_EXERCISE:_ Reproduce exactly the lines below from the one containing "240 | 26.54 |" through the one containing "after floorplan |", including both, and nothing else.

_RECORDS FOR THIS EXERCISE:_

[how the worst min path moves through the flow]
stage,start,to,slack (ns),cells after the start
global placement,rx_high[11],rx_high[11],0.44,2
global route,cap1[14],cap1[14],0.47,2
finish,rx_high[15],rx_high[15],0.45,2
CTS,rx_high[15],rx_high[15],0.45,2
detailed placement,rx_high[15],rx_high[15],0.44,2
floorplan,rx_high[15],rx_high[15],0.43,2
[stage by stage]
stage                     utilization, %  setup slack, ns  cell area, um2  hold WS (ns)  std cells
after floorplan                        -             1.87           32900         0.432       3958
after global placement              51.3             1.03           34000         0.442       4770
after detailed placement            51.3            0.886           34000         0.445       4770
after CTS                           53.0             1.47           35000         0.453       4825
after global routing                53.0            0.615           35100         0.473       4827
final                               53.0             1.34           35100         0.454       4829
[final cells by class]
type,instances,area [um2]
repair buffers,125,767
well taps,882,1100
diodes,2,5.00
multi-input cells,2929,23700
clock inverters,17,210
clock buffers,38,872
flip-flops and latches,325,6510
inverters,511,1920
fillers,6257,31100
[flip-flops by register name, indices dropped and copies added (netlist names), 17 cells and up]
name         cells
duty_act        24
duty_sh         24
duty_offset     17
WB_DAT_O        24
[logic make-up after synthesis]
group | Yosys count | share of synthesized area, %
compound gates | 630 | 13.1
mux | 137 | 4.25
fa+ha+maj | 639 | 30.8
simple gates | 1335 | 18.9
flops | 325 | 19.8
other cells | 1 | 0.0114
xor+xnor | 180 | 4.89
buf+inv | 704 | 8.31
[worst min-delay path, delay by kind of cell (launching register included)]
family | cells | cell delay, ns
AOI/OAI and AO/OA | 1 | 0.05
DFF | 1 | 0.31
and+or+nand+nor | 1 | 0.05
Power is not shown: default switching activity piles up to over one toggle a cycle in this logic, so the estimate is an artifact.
--- config.mk ---
export PLATFORM = sky130hd
export DESIGN_NAME = sar_adc_serial_readout
export DESIGN_NICKNAME = d
export VERILOG_FILES = /design/src/rtl/sar_readout_pkg.sv /design/src/rtl/edge_find.sv /design/src/rtl/pin_sync.sv /design/src/rtl/sar_adc_serial_readout.sv
export SDC_FILE = /design/constraint.sdc
export NUM_CORES = 1
export LEC_CHECK = 0
export BUFFER_PORTS_ARGS = -buffer_cell sky130_fd_sc_hd__buf_2
export CORE_MARGIN = 2
export CORE_UTILIZATION = 35
export CTS_BUF_LIST = sky130_fd_sc_hd__clkbuf_4 sky130_fd_sc_hd__clkbuf_8
export DETAILED_ROUTE_END_ITERATION = 8
export MAX_ROUTING_LAYER = met4
export SETUP_SLACK_MARGIN = 0.02
export SLEW_MARGIN = 10
export SYNTH_ARGS = -nofsm -noshare
export SYNTH_HDL_FRONTEND = slang
export SYNTH_SLANG_ARGS = --single-unit
--- constraint.sdc ---
create_clock -name clk_sys -period 3.3 [get_ports clk_sys]
set_input_delay 0.66 -clock clk_sys [delete_from_list [all_inputs] [get_ports clk_sys]]
set_output_delay 0.66 -clock clk_sys [all_outputs]
set_load 0.02 [all_outputs]
--- src/rtl/sar_readout_pkg.sv ---
// Constants and shared types of the converter serial readout block.
// Behaviour
// - Latch serial input at each strobe rising edge to pick the interface mode.
// - Serial input high picks chip-select mode, low picks daisy-chain mode.
// - Serial input tied to the strobe gives daisy-chain mode.
// - Three-wire use needs only strobe, serial clock and serial output.
// - Four-wire readout is gated by serial input as select, apart from strobe.
// - Busy bit marks end of conversion; one extra clock flushes it first.
// - Chip-select mode enables busy if strobe or serial input low at completion.
// - Daisy-chain mode takes busy enable from serial clock at strobe rise.
// - Output bits hold across both clock edges; host captures on falling edge.
// - Unread bits are kept and shifted out first in the next cycle.
// - Strobe falling while serial clock high enters shutdown.
// - Strobe falling while serial clock low leaves shutdown.
// - Three-wire chip-select: strobe rise starts conversion, output goes high impedance.
// - A started conversion completes whatever the strobe does.
// - After conversion acquire again; falling strobe drives the first result bit.
// - Bits shift on falling clock edges; output released after 18th edge or strobe high.
// - Daisy-chain mode shifts serial input into the register on falling edges.
// - Serial input and strobe both low drive the output low.
// - With busy enabled, completion drives the output from high impedance to low.
package sar_readout_pkg;

	// ------------------------------------------------------------
	// Widths and timing
	// ------------------------------------------------------------
	localparam int RESULT_BITS  = 18;
	localparam int SHIFT_BITS   = 2 * RESULT_BITS;
	localparam int CLK_PERIOD_NS = 50;
	localparam int CONV_TIME_NS  = 1000;
	localparam int CONV_CYCLES   = (CONV_TIME_NS + CLK_PERIOD_NS - 1) / CLK_PERIOD_NS;
	localparam int QUIET_BEFORE_STROBE_TIME_NS = 25;
	localparam int QUIET_AFTER_STROBE_TIME_NS  = 10;
	localparam int QUIET_BEFORE_CYCLES =
		(QUIET_BEFORE_STROBE_TIME_NS + CLK_PERIOD_NS - 1) / CLK_PERIOD_NS;
	localparam int QUIET_AFTER_CYCLES =
		(QUIET_AFTER_STROBE_TIME_NS + CLK_PERIOD_NS - 1) / CLK_PERIOD_NS;
	localparam logic [4:0] EDGES_PLAIN = 5'h12;
	localparam logic [4:0] EDGES_BUSY  = 5'h13;

	// ------------------------------------------------------------
	// Reset values
	// ------------------------------------------------------------
	localparam logic [SHIFT_BITS-1:0] SHIFT_RESET = '0;
	localparam logic [5:0]            COUNT_RESET = 6'h00;

	// ------------------------------------------------------------
	// Types
	// ------------------------------------------------------------
	typedef enum logic [1:0] {
		ST_ACQUIRE  = 2'b00,
		ST_CONVERT  = 2'b01,
		ST_SHUTDOWN = 2'b10
	} phase_t;

	// Link pin levels after synchronisation
	typedef struct packed {
		logic strobe;
		logic sclk;
		logic sdi;
	} link_t;

endpackage : sar_readout_pkg
--- src/rtl/edge_find.sv ---
// Edge finder: rising and falling pulses plus the level one cycle earlier.
`timescale 1ns/10ps
module edge_find #(
	parameter int WIDTH = 3
) (
	input  wire logic             clk_sys,
	input  wire logic             rst_n,
	input  wire logic [WIDTH-1:0] level,
	output logic      [WIDTH-1:0] level_prev,
	output logic      [WIDTH-1:0] rise,
	output logic      [WIDTH-1:0] fall
);
	// --------------------------------------------------------
	// Delay by one cycle and compare
	// --------------------------------------------------------
	always_ff @(posedge clk_sys or negedge rst_n) begin
		if (!rst_n) begin
			level_prev <= '0;
		end else begin
			level_prev <= level;
		end
	end

	assign rise = level & ~level_prev;
	assign fall = ~level & level_prev;
endmodule : edge_find

--- src/rtl/pin_sync.sv ---
// Two-stage synchroniser for a group of asynchronous pins.
`timescale 1ns/10ps
module pin_sync #(
	parameter int WIDTH = 3
) (
	input  wire logic             clk_sys,
	input  wire logic             rst_n,
	input  wire logic [WIDTH-1:0] async_in,
	output logic      [WIDTH-1:0] sync_out
);
	logic [WIDTH-1:0] meta_reg;

	// --------------------------------------------------------
	// Two flops per bit; only the second stage is read
	// --------------------------------------------------------
	genvar i;
	generate
		for (i = 0; i < WIDTH; i++) begin : g_bit
			always_ff @(posedge clk_sys or negedge rst_n) begin
				if (!rst_n) begin
					meta_reg[i] <= 1'b0;
					sync_out[i] <= 1'b0;
				end else begin
					meta_reg[i] <= async_in[i];
					sync_out[i] <= meta_reg[i];
				end
			end
		end
	endgenerate
endmodule : pin_sync

--- src/rtl/sar_adc_serial_readout.sv ---
// Conversion control and serial readout of an 18-bit converter.
`timescale 1ns/10ps
module sar_adc_serial_readout (
	input  wire logic                                 clk_sys,
	input  wire logic                                 rstn,
	input  wire logic                                 convert_strobe,
	input  wire logic                                 sclk,
	input  wire logic                                 sdi,
	input  wire logic [sar_readout_pkg::RESULT_BITS-1:0] conv_result,
	output logic                                      sdo_o,
	output logic                                      sdo_oe,
	output logic                                      converting,
	output logic                                      shutdown,
	output logic                                      chain_mode,
	output logic                                      busy_enabled
);

	// ------------------------------------------------------------
	// State record
	// ------------------------------------------------------------
	typedef struct packed {
		sar_readout_pkg::phase_t                          phase;
		logic [7:0]                                       conv_cnt;
		logic                                             mode_cs;
		logic                                             busy_en;
		logic                                             busy_pend;
		logic [sar_readout_pkg::RESULT_BITS-1:0]          sample;
		logic [sar_readout_pkg::SHIFT_BITS-1:0]           shift;
		logic [5:0]                                       bit_cnt;
		logic [4:0]                                       edge_cnt;
		logic                                             sdo;
		logic                                             sdo_oe;
	} state_t;

	state_t state_reg;
	state_t state_next;

	logic                        rst_meta_reg;
	logic                        rst_sync_reg;
	sar_readout_pkg::link_t      link_sync;
	sar_readout_pkg::link_t      link_prev;
	sar_readout_pkg::link_t      link_rise;
	sar_readout_pkg::link_t      link_fall;
	logic                        cs_select;
	logic                        strobe_fall;
	logic                        strobe_rise;
	logic                        clk_fall;
	logic [4:0]                  edge_limit;

	// ------------------------------------------------------------
	// Reset release
	// ------------------------------------------------------------
	// Asserted at once, released only after two clean clock edges
	always_ff @(posedge clk_sys or negedge rstn) begin
		if (!rstn) begin
			rst_meta_reg <= 1'b0;
			rst_sync_reg <= 1'b0;
		end else begin
			rst_meta_reg <= 1'b1;
			rst_sync_reg <= rst_meta_reg;
		end
	end

	// ------------------------------------------------------------
	// Pin capture
	// ------------------------------------------------------------
	// All three link pins are asynchronous to clk_sys
	pin_sync #(
		.WIDTH (3)
	) u_pin_sync (
		.clk_sys  (clk_sys),
		.rst_n    (rst_sync_reg),
		.async_in ({convert_strobe, sclk, sdi}),
		.sync_out (link_sync)
	);

	edge_find #(
		.WIDTH (3)
	) u_edge_find (
		.clk_sys    (clk_sys),
		.rst_n      (rst_sync_reg),
		.level      (link_sync),
		.level_prev (link_prev),
		.rise       (link_rise),
		.fall       (link_fall)
	);

	assign strobe_rise = link_rise.strobe;
	assign strobe_fall = link_fall.strobe;
	assign clk_fall    = link_fall.sclk;

	// ------------------------------------------------------------
	// Helpers
	// ------------------------------------------------------------
	// Keep the unread top bits, append the fresh result right behind them
	function automatic logic [sar_readout_pkg::SHIFT_BITS-1:0] merge_result(
		input logic [sar_readout_pkg::SHIFT_BITS-1:0]  old_bits,
		input logic [5:0]                              unread,
		input logic [sar_readout_pkg::RESULT_BITS-1:0] fresh
	);
		logic [sar_readout_pkg::SHIFT_BITS-1:0] keep_mask;
		logic [sar_readout_pkg::SHIFT_BITS-1:0] placed;
		keep_mask = ~({sar_readout_pkg::SHIFT_BITS{1'b1}} >> unread);
		placed    = {fresh, {sar_readout_pkg::RESULT_BITS{1'b0}}} >> unread;
		return (old_bits & keep_mask) | placed;
	endfunction : merge_result

	// Unread count after a fresh result, saturating at the register size
	function automatic logic [5:0] add_result(input logic [5:0] unread);
		logic [6:0] sum;
		sum = {1'b0, unread} + 7'(sar_readout_pkg::RESULT_BITS);
		if (sum > 7'(sar_readout_pkg::SHIFT_BITS)) begin
			return 6'(sar_readout_pkg::SHIFT_BITS);
		end
		return sum[5:0];
	endfunction : add_result

	// Chip-select readout is open while strobe or serial input is low
	assign cs_select  = ~(link_sync.strobe & link_sync.sdi);
	assign edge_limit = state_reg.busy_en ? sar_readout_pkg::EDGES_BUSY
	                                      : sar_readout_pkg::EDGES_PLAIN;

	// ------------------------------------------------------------
	// Next-state logic
	// ------------------------------------------------------------
	always_comb begin
		state_next = state_reg;
		case (state_reg.phase)
			sar_readout_pkg::ST_ACQUIRE: begin
				if (strobe_rise) begin
					// The level just before the edge is the one latched, so an
					// input wired to the strobe itself reads low
					state_next.mode_cs  = link_prev.sdi;
					state_next.busy_en  = ~link_prev.sdi & link_prev.sclk;
					state_next.sample   = conv_result;
					state_next.conv_cnt = 8'(sar_readout_pkg::CONV_CYCLES - 1);
					state_next.edge_cnt = 5'h00;
					state_next.busy_pend = 1'b0;
					state_next.phase    = sar_readout_pkg::ST_CONVERT;
					if (link_prev.sdi) begin
						state_next.sdo_oe = 1'b0;
					end
				end else if (strobe_fall && link_sync.sclk) begin
					state_next.phase  = sar_readout_pkg::ST_SHUTDOWN;
					state_next.sdo_oe = 1'b0;
				end else if (!state_reg.mode_cs) begin
					// Chain: always driven, shift upstream data in
					state_next.sdo_oe = 1'b1;
					if (clk_fall) begin
						if (state_reg.busy_pend) begin
							state_next.busy_pend = 1'b0;
						end else begin
							// Upstream data enters right behind one result word, so a
							// chain passes it on after 18 clocks and not after 36
							state_next.shift = {state_reg.shift[sar_readout_pkg::SHIFT_BITS-2:0],
							                    1'b0};
							if (state_reg.bit_cnt > 6'(sar_readout_pkg::RESULT_BITS)) begin
								state_next.shift[0] = link_sync.sdi;
							end else begin
								state_next.shift[sar_readout_pkg::SHIFT_BITS-sar_readout_pkg::RESULT_BITS] =
									link_sync.sdi;
							end
							if (state_reg.bit_cnt != 6'h00) begin
								state_next.bit_cnt = state_reg.bit_cnt - 6'h01;
							end
						end
					end
				end else begin
					// Chip-select readout, edges counted per conversion from the strobe rise
					if (clk_fall && cs_select && state_reg.edge_cnt < edge_limit) begin
						state_next.edge_cnt = state_reg.edge_cnt + 5'h01;
						if (state_reg.busy_pend) begin
							state_next.busy_pend = 1'b0;
						end else begin
							state_next.shift = {state_reg.shift[sar_readout_pkg::SHIFT_BITS-2:0],
							                    1'b0};
							if (state_reg.bit_cnt != 6'h00) begin
								state_next.bit_cnt = state_reg.bit_cnt - 6'h01;
							end
						end
					end
					// Released after the last edge or once deselected
					state_next.sdo_oe = cs_select &&
					                    (state_next.edge_cnt < edge_limit);
				end
			end
			sar_readout_pkg::ST_CONVERT: begin
				// Strobe activity is ignored until the count runs out
				if (state_reg.conv_cnt != 8'h00) begin
					state_next.conv_cnt = state_reg.conv_cnt - 8'h01;
				end else begin
					state_next.shift   = merge_result(state_reg.shift, state_reg.bit_cnt,
					                                  state_reg.sample);
					state_next.bit_cnt = add_result(state_reg.bit_cnt);
					state_next.phase   = sar_readout_pkg::ST_ACQUIRE;
					if (state_reg.mode_cs) begin
						state_next.busy_en = ~link_sync.strobe | ~link_sync.sdi;
					end
					if (state_next.busy_en) begin
						state_next.busy_pend = 1'b1;
						state_next.sdo_oe    = 1'b1;
					end else if (!state_reg.mode_cs) begin
						state_next.sdo_oe = 1'b1;
					end else begin
						state_next.sdo_oe = cs_select;
					end
				end
			end
			sar_readout_pkg::ST_SHUTDOWN: begin
				state_next.sdo_oe = 1'b0;
				if (strobe_fall && !link_sync.sclk) begin
					state_next.phase = sar_readout_pkg::ST_ACQUIRE;
				end
			end
			default: begin
				state_next.phase = sar_readout_pkg::ST_ACQUIRE;
			end
		endcase

		// Output bit: busy low, else the head of the register
		state_next.sdo = state_next.busy_pend ? 1'b0
		                 : state_next.shift[sar_readout_pkg::SHIFT_BITS-1];

		// Both low outside conversion and shutdown: drive low for the chain
		if (!link_sync.strobe && !link_sync.sdi &&
		    state_next.phase == sar_readout_pkg::ST_ACQUIRE) begin
			state_next.sdo    = 1'b0;
			state_next.sdo_oe = 1'b1;
		end
	end

	// ------------------------------------------------------------
	// State register
	// ------------------------------------------------------------
	// Within a readout the output bit only moves on sampled falling edges, so it is
	// stable around every rising edge the host may sample on
	always_ff @(posedge clk_sys or negedge rst_sync_reg) begin
		if (!rst_sync_reg) begin
			state_reg.phase     <= sar_readout_pkg::ST_ACQUIRE;
			state_reg.conv_cnt  <= 8'h00;
			state_reg.mode_cs   <= 1'b1;
			state_reg.busy_en   <= 1'b0;
			state_reg.busy_pend <= 1'b0;
			state_reg.sample    <= '0;
			state_reg.shift     <= sar_readout_pkg::SHIFT_RESET;
			state_reg.bit_cnt   <= sar_readout_pkg::COUNT_RESET;
			state_reg.edge_cnt  <= 5'h00;
			state_reg.sdo       <= 1'b0;
			state_reg.sdo_oe    <= 1'b0;
		end else begin
			state_reg <= state_next;
		end
	end

	// ------------------------------------------------------------
	// Outputs
	// ------------------------------------------------------------
	assign sdo_o        = state_reg.sdo;
	assign sdo_oe       = state_reg.sdo_oe;
	assign converting   = (state_reg.phase == sar_readout_pkg::ST_CONVERT);
	assign shutdown     = (state_reg.phase == sar_readout_pkg::ST_SHUTDOWN);
	assign chain_mode   = ~state_reg.mode_cs;
	assign busy_enabled = state_reg.busy_en;

endmodule : sar_adc_serial_readout

==> results.json <==
{
  "largest_register_ff_count": 77,
  "cts.sinks": 91,
  "timing.hold.ws_ns": 0.02474,
  "p_per_area_mw_per_mm2": 863.7,
  "die_area_mm2": 0.01920,
  "drive_gt1_share_pct": 17.61,
  "max_freq_mhz": 345.9,
  "totalWireLength_um": 20150,
  "dp_hpwl_um": 14620,
  "yosys_warnings": 0,
  "numPortBuffers": 28,
  "fin_crit_sh_pct": 87.61,
  "diodes": 0,
  "r2r-start": "state_reg[8]",
  "synth_edf_count": 0,
  "synth_cell_types": 70,
  "clock_latency_ns": 0.39,
  "die_w_um": 138.6,
  "tritoncts": "built",
  "cts_setup_buffers": 0,
  "crit_buf_inv": 0,
  "start_util_pct": 35.52,
  "htreeDepth": 3,
  "ys_seq_area_share_pct": 35.95,
  "setup_viol": 0,
  "num_rows": 49,
  "rsz0062_at_grt": "false",
  "gp_congestion": 1.051,
  "syn_nets": 760,
  "clk_root_buffer_cell": "clkbuf_8",
  "status": "complete, no violations",
  "slew_viol_final": 0,
  "first_global_vias": 5653,
  "drt-initial-drc-count": 769,
  "antenna_found_initial": 0,
  "clockBufferDepth": 2,
  "post_synth.cell_area_avg_um2": 8.814,
  "setup_tns_ns": 0,
  "drc_errors": 0,
  "crit_type": "flip-flop to flip-flop",
  "hold_viol": 0,
  "cp-end-kind": "flip-flop",
  "first_pass_iters": 6,
  "syn_inst": 719,
  "synth_common_cells": "90 x dfrtp_1, 85 x nor2_1, 64 x nand2_1",
  "r2r_slack_ns": 0.41,
  "post_cts_resized": 0,
  "clkTransAtPathRegs_ns": 0.10,
  "synth.area.top_cells": "dfrtp_1 36%, mux2_2 5.5%, nor2_1 5.0%",
  "wire_per_inst_um": 20.71,
  "grt_usage_pct": 21.52,
  "synth-seq-cells": 91,
  "nNetsFinal": 780,
  "p_leak_nw": 2.867,
  "synth_top_area_share_pct": 35.54,
  "cts_hold_buf": 0,
  "grt_pass1_wl_um": 32090,
  "ioPinCount": 29,
  "die_h_um": 138.6,
  "critPathMaxFanout": 17,
  "async_reset_ff_share_pct": 100.0,
  "cp-start-kind": "flip-flop",
  "slowest_stage": "dfrtp_1",
  "netlist_area_mm2": 0.006337,
  "cts_buffers": 9,
  "worstMarginPinSlew_ns": 0.8762,
  "crit_required_ns": 3.58,
  "num_vias": 6046,
  "worst-r2r-cell-count": 5,
  "yosys.area.top_type": "dfrtp_1",
  "place_area_mm2": 0.006834,
  "core_area_mm2": 0.01784,
  "critPathMaxStageDelay_ns": 0.81,
  "grt_overflow": 0,
  "grt_max_degree": 52,
  "synth.most_common_cell": "dfrtp_1",
  "crit_family": "compound AO/OA/AOI/OAI gates",
  "skew_ns": 0.009682,
  "relSlewSlack_pct": 41.59,
  "ir_worst_vdd_uv": 463.0,
  "cap_violations": 0,
  "worstReg2RegEnd": "state_reg[23]",
  "crit_path_cell_trace": "mux4_2, a222oi_1, o221ai_1, a221oi_1, nor2_1",
  "area_growth_pct": 10.82,
  "fin_area_mm2": 0.007023,
  "critPathArrivalTime_ns": 3.17,
  "routed_via_density": 6.214,
  "fill_cells": 1773,
  "hold_path.class": "primary input to asynchronous set/reset pin",
  "min_period_ns": 2.891,
  "ant_nets": 0,
  "synth_top_flop_cell": "dfrtp_1"
}
==> area by class of cell <==
cell class / instances / area, um^2 / share of cell area, %
multi-input combinational: 554 / 3779 / 53.80
timing repair buffer: 62 / 407.9 / 5.808
tap: 229 / 286.5 / 4.080
inverter: 21 / 78.83 / 1.122
clock buffer: 10 / 131.4 / 1.871
clock inverter: 6 / 57.56 / 0.8195
sequential: 91 / 2282 / 32.50
==> report_power, final <==
group          internal (W)  switching, W
registers           0.00156      0.000557
clock network      0.000301      0.000460
logic               0.00129       0.00190
total               0.00315       0.00291
==> cells in the final DEF (no fill, tap or decap), drive strengths merged, types with 6 or more instances in the layout <==
cell	n
ha	18
nor4	6
nor2b	9
nand2b	10
a22oi	12
nor2	85
o22ai	10
a22o	8
a211oi	8
o221ai	11
or3	8
a31oi	14
inv	22
nand2	64
buf	62
mux4	8
a221oi	22
mux2i	21
dfrtp	90
a21oi	42
nand3	10
nor3	12
clkbuf	10
a32oi	9
mux2	31
and2	6
o21ai	56
==> cells by family after synthesis <==
| logic type | count (synthesis) | share of synthesized area, % |
|---|---|---|
| AOI/OAI and AO/OA | 240 | 26.54 |
| and+or+nand+nor | 229 | 16.76 |
| DFF | 91 | 35.95 |
| buffers and inverters | 74 | 4.639 |
| muxes | 60 | 11.67 |
| adders and majority gates | 18 | 3.554 |
| xor gates and xnor gates | 6 | 0.8292 |
| other | 1 | 0.05917 |
==> through the flow <==
stage                     std cells  power, W  util [%]  worst slack [ns]
final                           973  0.006066     39.36            0.4090
after global routing            973  0.006465     39.36            0.1793
after CTS                       973  0.006002     39.36            0.4305
after detailed placement        957  0.005231     38.31            0.4263
after global placement          957  0.005216     38.31            0.3122
after floorplan                 719  0.004157         -            0.5794
==> layer usage <==
| layer | share of wire (%) | global-route usage [%] | wire length (um) |
|---|---|---|---|
| met3 | 8.8 | 3.626 | 1765 |
| met1 | 42 | 28.83 | 8499 |
| met5 | 0 | - | 0 |
| met2 | 45 | 31.68 | 9031 |
| met4 | 4.3 | 10.53 | 858 |
==> worst max path at each step <==
stage | slack (ns) | from | endpoint | cells past startpoint
after floorplan | 0.58 | rst_sync_reg | busy_enabled | 0
after global placement | 0.31 | state_reg[8] | state_reg[34] | 8
after detailed placement | 0.43 | state_reg[8] | state_reg[23] | 5
after CTS | 0.43 | state_reg[8] | state_reg[23] | 5
after global routing | 0.18 | state_reg[8] | state_reg[23] | 5
final | 0.41 | state_reg[8] | state_reg[23] | 5
No activity file was read; power rests on OpenSTA's default activity.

_SOLVED PROBLEM:_
| AOI/OAI and AO/OA | 240 | 26.54 |
| and+or+nand+nor | 229 | 16.76 |
| DFF | 91 | 35.95 |
| buffers and inverters | 74 | 4.639 |
| muxes | 60 | 11.67 |
| adders and majority gates | 18 | 3.554 |
| xor gates and xnor gates | 6 | 0.8292 |
| other | 1 | 0.05917 |
==> through the flow <==
stage                     std cells  power, W  util [%]  worst slack [ns]
final                           973  0.006066     39.36            0.4090
after global routing            973  0.006465     39.36            0.1793
after CTS                       973  0.006002     39.36            0.4305
after detailed placement        957  0.005231     38.31            0.4263
after global placement          957  0.005216     38.31            0.3122
after floorplan                 719  0.004157         -            0.5794
==> layer usage <==
| layer | share of wire (%) | global-route usage [%] | wire length (um) |
|---|---|---|---|
| met3 | 8.8 | 3.626 | 1765 |
| met1 | 42 | 28.83 | 8499 |
| met5 | 0 | - | 0 |
| met2 | 45 | 31.68 | 9031 |
| met4 | 4.3 | 10.53 | 858 |
==> worst max path at each step <==
stage | slack (ns) | from | endpoint | cells past startpoint
after floorplan | 0.58 | rst_sync_reg | busy_enabled | 0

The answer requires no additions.